Collected data

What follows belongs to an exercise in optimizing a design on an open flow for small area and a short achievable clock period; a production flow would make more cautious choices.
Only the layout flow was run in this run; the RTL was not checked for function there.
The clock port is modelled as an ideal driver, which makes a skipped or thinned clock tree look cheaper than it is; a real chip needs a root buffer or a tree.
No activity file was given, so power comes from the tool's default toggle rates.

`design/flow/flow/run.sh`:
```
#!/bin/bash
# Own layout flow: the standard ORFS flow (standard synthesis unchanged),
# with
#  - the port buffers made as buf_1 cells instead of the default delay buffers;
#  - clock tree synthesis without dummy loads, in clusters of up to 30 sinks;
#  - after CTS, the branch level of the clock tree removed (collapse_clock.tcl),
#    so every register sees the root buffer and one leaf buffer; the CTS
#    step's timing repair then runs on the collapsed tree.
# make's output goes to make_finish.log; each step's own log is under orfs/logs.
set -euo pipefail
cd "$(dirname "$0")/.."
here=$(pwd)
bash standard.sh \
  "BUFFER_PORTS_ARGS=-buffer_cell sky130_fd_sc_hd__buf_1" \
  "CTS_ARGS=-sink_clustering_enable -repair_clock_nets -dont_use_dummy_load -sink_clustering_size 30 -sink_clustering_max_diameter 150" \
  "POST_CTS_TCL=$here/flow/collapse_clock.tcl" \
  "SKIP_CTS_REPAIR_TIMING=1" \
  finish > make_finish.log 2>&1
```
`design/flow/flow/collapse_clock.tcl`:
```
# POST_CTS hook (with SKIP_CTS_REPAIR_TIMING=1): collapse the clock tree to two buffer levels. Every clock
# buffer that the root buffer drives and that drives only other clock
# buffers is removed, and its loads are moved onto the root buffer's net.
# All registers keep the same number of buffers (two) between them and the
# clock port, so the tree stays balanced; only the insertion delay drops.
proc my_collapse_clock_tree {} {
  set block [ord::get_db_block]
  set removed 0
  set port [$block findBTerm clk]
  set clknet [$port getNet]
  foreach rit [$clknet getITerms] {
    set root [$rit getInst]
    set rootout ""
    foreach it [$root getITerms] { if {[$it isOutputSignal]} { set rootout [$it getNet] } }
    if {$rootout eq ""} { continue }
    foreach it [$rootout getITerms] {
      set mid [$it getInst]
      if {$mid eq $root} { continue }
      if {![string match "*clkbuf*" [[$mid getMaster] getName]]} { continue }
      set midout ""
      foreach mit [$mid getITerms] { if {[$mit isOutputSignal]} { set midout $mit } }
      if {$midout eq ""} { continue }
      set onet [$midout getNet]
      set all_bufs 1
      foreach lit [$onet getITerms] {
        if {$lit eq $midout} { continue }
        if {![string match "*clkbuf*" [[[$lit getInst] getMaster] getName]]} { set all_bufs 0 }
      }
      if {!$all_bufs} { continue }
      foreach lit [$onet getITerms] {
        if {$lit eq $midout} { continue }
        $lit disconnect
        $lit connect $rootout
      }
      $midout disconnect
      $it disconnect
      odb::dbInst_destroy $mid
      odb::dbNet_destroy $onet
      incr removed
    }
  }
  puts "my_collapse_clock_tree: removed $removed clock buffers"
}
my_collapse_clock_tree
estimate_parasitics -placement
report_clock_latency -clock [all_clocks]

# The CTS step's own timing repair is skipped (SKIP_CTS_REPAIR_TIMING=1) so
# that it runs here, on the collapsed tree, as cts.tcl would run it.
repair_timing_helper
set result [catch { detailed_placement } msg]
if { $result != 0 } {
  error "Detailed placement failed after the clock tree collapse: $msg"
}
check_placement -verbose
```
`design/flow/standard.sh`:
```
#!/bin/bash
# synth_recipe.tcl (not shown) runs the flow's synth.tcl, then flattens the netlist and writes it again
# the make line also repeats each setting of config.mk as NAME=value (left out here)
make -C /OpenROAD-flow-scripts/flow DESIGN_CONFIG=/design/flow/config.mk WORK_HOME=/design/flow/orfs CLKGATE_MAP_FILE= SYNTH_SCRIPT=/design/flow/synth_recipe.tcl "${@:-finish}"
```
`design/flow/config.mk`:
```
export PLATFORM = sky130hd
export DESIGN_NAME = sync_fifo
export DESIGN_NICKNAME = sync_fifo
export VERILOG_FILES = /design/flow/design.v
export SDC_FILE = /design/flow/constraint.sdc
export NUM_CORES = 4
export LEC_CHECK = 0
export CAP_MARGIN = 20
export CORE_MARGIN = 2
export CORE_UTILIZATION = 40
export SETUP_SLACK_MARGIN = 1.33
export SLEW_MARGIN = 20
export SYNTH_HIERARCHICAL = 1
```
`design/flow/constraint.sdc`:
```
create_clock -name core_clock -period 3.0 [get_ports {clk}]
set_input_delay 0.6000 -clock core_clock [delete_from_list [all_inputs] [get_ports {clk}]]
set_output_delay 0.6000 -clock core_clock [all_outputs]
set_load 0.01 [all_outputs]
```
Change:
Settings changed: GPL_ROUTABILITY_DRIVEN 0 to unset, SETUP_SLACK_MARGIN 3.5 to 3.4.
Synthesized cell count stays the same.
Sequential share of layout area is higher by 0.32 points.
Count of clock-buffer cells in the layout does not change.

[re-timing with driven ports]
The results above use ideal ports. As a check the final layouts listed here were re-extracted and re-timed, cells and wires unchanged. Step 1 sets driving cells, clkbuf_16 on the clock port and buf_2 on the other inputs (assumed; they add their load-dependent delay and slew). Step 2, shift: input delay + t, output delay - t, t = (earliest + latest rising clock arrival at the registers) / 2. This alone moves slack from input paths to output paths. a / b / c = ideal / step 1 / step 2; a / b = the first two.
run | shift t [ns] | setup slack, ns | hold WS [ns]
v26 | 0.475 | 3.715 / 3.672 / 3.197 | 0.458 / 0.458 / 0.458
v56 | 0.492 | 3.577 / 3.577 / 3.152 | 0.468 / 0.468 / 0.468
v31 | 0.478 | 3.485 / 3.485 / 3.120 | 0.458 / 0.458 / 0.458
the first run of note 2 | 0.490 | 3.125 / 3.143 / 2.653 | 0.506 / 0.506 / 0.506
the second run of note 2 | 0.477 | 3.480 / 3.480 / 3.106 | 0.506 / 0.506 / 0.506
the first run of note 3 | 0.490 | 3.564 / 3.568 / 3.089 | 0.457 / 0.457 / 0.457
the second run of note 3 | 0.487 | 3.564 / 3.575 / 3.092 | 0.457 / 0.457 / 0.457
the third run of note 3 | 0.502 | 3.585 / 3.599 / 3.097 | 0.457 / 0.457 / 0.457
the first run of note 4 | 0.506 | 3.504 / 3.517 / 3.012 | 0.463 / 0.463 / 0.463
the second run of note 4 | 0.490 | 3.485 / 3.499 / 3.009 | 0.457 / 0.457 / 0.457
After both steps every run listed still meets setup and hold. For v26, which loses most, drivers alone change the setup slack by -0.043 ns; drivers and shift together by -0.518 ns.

◆ **Exercise directions**
Show a copy of each line from the data that includes the word "hold".

◆ **Reply**
run | shift t [ns] | setup slack, ns | hold WS [ns]
After both steps every run listed still meets setup and hold. For v26, which loses most, drivers alone change the setup slack by -0.043 ns; drivers and shift together by -0.518 ns.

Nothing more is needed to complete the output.